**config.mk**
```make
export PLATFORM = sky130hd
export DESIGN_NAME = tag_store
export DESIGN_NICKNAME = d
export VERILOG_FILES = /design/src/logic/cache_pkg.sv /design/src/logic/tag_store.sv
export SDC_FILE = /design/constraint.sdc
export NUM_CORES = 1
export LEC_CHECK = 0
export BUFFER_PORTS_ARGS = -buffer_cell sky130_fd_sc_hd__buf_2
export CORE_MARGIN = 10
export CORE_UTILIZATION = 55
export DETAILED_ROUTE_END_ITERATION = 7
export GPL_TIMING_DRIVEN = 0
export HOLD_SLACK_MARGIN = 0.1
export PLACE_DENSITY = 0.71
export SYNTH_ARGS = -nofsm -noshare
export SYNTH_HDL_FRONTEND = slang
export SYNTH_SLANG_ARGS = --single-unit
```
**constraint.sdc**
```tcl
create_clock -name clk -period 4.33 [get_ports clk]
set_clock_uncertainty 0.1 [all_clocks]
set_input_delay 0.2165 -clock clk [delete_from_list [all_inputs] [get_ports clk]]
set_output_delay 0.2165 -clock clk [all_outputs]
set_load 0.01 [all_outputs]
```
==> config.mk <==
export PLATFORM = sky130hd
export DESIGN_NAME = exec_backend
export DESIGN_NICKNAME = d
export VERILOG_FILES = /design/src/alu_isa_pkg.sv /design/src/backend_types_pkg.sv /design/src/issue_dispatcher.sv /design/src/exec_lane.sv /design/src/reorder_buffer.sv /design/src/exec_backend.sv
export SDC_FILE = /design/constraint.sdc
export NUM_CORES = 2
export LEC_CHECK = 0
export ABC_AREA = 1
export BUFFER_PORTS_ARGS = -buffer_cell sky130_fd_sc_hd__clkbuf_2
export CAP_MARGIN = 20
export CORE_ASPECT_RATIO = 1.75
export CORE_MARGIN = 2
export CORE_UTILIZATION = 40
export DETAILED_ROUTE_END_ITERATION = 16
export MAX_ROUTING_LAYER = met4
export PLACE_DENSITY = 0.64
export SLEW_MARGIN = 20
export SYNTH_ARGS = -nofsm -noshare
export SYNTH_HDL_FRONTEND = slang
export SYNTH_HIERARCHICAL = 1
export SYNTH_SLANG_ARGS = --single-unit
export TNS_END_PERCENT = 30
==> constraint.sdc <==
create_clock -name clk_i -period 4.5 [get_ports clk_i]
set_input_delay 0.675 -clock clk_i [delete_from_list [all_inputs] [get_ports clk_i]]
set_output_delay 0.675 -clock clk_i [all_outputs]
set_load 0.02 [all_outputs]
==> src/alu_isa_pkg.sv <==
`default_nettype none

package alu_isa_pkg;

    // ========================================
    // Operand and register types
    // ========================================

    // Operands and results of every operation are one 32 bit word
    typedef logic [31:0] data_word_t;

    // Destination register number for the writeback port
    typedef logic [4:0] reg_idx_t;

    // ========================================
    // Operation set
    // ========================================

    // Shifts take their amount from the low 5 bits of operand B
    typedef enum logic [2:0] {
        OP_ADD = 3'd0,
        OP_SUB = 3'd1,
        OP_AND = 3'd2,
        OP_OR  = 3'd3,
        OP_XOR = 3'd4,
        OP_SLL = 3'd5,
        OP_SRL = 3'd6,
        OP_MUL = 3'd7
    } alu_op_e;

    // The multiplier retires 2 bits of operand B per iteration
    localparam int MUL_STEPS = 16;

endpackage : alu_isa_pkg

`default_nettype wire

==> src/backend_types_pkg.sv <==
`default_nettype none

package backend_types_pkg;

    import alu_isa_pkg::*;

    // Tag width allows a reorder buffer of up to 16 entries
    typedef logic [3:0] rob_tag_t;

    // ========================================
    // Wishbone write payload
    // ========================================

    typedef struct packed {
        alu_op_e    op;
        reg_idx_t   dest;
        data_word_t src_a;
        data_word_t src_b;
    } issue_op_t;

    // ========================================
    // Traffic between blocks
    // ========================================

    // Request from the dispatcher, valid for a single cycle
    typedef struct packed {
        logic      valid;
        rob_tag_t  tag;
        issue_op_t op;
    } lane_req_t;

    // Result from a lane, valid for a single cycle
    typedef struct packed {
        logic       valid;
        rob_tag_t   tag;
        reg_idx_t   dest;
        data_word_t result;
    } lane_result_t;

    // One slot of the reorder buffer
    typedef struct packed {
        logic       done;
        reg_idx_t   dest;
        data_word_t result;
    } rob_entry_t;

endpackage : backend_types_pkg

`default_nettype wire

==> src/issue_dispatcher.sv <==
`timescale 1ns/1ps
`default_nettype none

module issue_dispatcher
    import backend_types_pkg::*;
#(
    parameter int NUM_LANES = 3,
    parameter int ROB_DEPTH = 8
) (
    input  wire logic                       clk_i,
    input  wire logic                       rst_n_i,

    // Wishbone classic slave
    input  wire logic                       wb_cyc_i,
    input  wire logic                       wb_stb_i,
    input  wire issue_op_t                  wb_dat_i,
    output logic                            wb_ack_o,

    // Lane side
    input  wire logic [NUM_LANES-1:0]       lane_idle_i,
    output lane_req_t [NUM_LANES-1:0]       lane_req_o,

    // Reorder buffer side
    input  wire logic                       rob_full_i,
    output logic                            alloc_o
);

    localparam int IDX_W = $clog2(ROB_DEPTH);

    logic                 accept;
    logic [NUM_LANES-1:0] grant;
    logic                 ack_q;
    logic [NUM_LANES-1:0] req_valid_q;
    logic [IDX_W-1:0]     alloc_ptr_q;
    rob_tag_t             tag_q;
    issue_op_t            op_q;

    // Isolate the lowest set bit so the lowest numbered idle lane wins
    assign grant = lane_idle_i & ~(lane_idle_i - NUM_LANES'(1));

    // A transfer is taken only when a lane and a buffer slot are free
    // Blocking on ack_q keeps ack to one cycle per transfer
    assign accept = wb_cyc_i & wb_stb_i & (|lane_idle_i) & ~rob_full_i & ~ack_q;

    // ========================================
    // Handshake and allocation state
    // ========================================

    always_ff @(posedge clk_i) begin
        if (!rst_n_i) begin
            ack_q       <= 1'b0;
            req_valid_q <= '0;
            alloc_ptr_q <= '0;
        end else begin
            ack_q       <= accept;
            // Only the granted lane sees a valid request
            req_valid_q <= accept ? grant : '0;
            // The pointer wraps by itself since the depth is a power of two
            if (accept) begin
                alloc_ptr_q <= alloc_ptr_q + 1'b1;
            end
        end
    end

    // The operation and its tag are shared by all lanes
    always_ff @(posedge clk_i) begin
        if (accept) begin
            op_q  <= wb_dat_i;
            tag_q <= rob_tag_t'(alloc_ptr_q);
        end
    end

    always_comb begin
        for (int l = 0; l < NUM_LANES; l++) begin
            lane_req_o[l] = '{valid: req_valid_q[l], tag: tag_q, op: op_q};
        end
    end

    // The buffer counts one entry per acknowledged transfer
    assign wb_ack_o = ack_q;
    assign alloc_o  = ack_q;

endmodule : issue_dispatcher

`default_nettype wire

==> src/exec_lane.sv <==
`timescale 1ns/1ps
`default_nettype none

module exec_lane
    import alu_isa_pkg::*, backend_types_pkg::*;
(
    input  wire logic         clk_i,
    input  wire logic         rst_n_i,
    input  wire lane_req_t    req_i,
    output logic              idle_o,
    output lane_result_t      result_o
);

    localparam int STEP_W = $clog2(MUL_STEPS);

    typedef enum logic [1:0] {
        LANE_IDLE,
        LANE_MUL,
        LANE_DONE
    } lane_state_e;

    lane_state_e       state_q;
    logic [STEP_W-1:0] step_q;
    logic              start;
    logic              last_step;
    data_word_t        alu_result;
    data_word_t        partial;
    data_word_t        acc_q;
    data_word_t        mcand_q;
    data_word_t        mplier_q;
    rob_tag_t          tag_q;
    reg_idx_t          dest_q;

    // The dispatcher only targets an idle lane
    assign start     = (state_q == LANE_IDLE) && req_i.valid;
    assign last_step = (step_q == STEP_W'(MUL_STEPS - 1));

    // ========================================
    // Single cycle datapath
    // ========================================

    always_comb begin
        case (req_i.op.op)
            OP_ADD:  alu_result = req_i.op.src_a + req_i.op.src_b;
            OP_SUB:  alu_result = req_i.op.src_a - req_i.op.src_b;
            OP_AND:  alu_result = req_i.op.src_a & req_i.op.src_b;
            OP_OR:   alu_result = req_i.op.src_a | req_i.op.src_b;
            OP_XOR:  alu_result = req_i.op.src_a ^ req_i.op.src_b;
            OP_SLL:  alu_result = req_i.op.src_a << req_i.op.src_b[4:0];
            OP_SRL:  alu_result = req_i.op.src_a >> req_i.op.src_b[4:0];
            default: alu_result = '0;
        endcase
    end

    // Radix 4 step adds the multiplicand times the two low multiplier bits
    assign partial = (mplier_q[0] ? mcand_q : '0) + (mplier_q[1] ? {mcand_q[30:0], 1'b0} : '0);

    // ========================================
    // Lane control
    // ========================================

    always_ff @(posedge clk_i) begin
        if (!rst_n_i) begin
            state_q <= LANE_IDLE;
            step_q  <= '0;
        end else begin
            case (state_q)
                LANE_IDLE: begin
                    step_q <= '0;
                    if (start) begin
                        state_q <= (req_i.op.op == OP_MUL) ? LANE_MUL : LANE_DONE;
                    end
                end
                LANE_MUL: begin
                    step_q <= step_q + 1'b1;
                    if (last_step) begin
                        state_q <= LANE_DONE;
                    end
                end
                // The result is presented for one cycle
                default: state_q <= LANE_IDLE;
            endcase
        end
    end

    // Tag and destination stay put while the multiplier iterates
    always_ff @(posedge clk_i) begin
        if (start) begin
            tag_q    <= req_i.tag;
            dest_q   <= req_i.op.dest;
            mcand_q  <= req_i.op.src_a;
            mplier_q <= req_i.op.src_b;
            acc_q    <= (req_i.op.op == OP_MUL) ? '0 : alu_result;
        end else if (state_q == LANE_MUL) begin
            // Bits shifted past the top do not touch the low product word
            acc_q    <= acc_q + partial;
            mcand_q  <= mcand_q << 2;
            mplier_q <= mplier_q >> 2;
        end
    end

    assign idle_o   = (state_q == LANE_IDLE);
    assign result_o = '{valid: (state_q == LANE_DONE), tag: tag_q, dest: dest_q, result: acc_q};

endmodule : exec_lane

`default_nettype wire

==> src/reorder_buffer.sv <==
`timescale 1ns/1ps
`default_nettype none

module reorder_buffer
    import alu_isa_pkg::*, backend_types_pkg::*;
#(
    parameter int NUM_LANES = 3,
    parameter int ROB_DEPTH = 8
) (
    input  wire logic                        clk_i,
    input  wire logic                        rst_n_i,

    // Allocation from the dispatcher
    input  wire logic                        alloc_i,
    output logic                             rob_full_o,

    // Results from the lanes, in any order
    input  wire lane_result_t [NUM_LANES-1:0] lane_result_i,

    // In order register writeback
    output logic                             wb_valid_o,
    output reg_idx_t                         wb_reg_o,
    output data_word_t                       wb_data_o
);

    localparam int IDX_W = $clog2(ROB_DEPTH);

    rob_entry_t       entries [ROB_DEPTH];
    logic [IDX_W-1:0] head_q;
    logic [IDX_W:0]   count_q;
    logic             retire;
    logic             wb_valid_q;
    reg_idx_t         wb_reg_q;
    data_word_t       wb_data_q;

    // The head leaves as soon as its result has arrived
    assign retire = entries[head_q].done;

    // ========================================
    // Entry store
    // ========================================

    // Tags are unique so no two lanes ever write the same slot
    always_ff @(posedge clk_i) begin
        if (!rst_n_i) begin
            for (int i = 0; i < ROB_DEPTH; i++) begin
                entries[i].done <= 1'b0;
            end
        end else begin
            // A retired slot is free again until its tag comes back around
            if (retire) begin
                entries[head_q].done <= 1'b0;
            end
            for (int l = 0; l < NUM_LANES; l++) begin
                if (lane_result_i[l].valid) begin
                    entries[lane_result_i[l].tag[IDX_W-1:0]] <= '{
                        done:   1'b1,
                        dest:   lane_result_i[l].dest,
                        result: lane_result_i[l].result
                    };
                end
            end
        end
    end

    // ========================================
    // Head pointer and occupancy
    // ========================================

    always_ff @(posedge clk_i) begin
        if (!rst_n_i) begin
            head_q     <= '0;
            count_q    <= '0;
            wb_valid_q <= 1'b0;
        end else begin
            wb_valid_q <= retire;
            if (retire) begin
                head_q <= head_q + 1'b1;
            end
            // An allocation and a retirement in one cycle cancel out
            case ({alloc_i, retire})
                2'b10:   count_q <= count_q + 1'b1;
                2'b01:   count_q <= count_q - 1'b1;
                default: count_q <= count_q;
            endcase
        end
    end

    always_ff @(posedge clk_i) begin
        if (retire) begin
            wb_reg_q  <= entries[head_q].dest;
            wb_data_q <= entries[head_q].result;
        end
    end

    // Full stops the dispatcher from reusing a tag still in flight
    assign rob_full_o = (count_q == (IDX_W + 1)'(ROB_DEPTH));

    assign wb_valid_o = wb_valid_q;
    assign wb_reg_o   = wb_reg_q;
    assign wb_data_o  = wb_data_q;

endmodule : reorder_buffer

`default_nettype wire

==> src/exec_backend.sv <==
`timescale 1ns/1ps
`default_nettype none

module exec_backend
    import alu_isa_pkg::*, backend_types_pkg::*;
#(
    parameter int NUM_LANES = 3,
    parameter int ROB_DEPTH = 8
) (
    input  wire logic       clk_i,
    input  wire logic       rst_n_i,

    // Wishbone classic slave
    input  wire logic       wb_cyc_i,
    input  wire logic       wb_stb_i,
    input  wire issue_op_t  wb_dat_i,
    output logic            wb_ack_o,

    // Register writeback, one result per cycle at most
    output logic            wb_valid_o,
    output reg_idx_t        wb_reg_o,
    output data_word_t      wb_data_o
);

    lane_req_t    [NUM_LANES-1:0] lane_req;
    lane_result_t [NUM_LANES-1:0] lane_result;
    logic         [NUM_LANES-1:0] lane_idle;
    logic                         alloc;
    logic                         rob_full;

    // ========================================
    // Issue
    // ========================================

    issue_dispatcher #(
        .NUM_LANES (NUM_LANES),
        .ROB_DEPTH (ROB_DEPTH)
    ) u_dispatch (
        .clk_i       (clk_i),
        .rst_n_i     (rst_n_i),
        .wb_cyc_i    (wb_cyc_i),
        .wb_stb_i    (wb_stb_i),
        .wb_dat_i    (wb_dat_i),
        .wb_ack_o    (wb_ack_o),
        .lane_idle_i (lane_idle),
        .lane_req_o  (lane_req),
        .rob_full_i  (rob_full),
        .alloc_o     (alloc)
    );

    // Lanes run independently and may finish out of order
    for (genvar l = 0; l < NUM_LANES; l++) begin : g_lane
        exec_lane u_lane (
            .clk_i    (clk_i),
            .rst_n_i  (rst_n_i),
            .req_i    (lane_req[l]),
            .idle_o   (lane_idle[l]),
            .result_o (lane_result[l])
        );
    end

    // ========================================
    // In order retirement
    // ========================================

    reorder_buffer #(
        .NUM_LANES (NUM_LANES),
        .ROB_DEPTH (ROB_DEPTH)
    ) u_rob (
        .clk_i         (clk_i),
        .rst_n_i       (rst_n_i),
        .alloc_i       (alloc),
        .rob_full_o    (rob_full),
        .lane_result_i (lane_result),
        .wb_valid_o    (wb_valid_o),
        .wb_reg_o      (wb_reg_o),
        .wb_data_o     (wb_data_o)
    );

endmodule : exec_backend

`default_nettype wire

□ □ □ □ □ □ □

Find the string "multiplier" in the material above, and report every line where it occurs.

    // The multiplier retires 2 bits of operand B per iteration
    // Radix 4 step adds the multiplicand times the two low multiplier bits
    // Tag and destination stay put while the multiplier iterates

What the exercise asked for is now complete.